Dataset items
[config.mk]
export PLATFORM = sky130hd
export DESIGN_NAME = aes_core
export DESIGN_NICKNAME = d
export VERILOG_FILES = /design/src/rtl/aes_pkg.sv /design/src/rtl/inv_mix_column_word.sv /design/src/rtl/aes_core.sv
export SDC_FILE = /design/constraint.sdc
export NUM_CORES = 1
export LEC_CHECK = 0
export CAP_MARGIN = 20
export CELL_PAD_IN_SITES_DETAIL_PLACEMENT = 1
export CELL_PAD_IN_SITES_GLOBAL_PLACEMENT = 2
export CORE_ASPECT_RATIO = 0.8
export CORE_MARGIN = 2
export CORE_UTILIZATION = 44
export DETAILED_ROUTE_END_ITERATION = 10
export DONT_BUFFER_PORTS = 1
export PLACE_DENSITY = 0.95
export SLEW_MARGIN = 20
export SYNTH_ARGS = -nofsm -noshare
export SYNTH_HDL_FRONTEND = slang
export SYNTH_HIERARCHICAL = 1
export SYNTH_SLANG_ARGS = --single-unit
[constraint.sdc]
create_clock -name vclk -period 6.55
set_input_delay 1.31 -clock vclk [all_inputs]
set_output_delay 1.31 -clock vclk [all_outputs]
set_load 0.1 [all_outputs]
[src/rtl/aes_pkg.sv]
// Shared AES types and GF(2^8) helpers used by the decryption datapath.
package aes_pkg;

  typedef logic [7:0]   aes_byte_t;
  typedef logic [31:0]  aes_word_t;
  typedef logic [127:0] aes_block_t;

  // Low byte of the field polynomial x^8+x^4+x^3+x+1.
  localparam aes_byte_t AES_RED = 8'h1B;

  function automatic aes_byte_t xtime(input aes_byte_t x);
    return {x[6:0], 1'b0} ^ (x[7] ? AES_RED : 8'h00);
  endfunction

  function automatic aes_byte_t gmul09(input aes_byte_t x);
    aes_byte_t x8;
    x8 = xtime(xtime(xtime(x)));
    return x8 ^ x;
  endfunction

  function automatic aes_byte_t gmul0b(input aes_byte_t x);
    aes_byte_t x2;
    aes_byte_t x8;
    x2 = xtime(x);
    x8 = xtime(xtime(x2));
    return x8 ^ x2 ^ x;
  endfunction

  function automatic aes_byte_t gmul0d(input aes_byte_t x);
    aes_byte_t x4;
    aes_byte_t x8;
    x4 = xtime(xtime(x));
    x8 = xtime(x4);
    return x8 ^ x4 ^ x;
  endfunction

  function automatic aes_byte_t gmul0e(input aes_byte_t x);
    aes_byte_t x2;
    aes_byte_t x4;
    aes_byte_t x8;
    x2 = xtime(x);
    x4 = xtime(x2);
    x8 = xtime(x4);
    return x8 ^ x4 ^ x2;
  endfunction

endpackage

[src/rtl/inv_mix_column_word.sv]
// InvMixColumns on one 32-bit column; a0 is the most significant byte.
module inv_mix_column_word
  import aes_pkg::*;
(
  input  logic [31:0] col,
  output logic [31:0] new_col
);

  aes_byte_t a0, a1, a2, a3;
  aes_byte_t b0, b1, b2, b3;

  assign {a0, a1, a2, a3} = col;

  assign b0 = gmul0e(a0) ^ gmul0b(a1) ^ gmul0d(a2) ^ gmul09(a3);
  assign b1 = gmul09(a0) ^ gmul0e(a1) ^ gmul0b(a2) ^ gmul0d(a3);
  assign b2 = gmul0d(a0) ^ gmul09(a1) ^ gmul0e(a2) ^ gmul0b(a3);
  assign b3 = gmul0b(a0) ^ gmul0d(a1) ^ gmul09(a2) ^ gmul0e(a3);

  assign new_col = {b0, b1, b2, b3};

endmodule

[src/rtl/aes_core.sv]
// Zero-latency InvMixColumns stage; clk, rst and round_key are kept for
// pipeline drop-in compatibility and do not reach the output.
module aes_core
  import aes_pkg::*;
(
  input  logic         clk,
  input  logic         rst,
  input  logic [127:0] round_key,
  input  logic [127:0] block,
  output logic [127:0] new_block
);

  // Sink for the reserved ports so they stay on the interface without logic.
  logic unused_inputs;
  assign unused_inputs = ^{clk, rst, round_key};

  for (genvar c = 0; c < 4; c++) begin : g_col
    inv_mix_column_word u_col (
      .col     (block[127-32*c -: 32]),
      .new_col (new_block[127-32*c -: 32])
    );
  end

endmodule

--

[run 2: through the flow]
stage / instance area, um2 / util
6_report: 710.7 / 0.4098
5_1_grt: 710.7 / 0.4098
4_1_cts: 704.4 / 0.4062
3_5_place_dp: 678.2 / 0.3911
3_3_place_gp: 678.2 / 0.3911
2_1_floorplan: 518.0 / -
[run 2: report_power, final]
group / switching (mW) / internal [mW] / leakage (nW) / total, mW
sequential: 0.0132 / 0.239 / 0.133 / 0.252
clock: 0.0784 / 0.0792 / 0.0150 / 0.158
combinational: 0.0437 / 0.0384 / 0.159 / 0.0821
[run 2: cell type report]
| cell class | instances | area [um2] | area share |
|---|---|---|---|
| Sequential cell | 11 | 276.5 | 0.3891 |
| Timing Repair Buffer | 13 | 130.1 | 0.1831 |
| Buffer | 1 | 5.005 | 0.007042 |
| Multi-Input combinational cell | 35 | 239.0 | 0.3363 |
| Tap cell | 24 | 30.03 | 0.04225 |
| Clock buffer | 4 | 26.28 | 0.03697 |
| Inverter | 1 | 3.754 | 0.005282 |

*What the task asks*. In the records above, find each line that holds the word "area"; copy all such lines.

*Result of this task*.
stage / instance area, um2 / util
| cell class | instances | area [um2] | area share |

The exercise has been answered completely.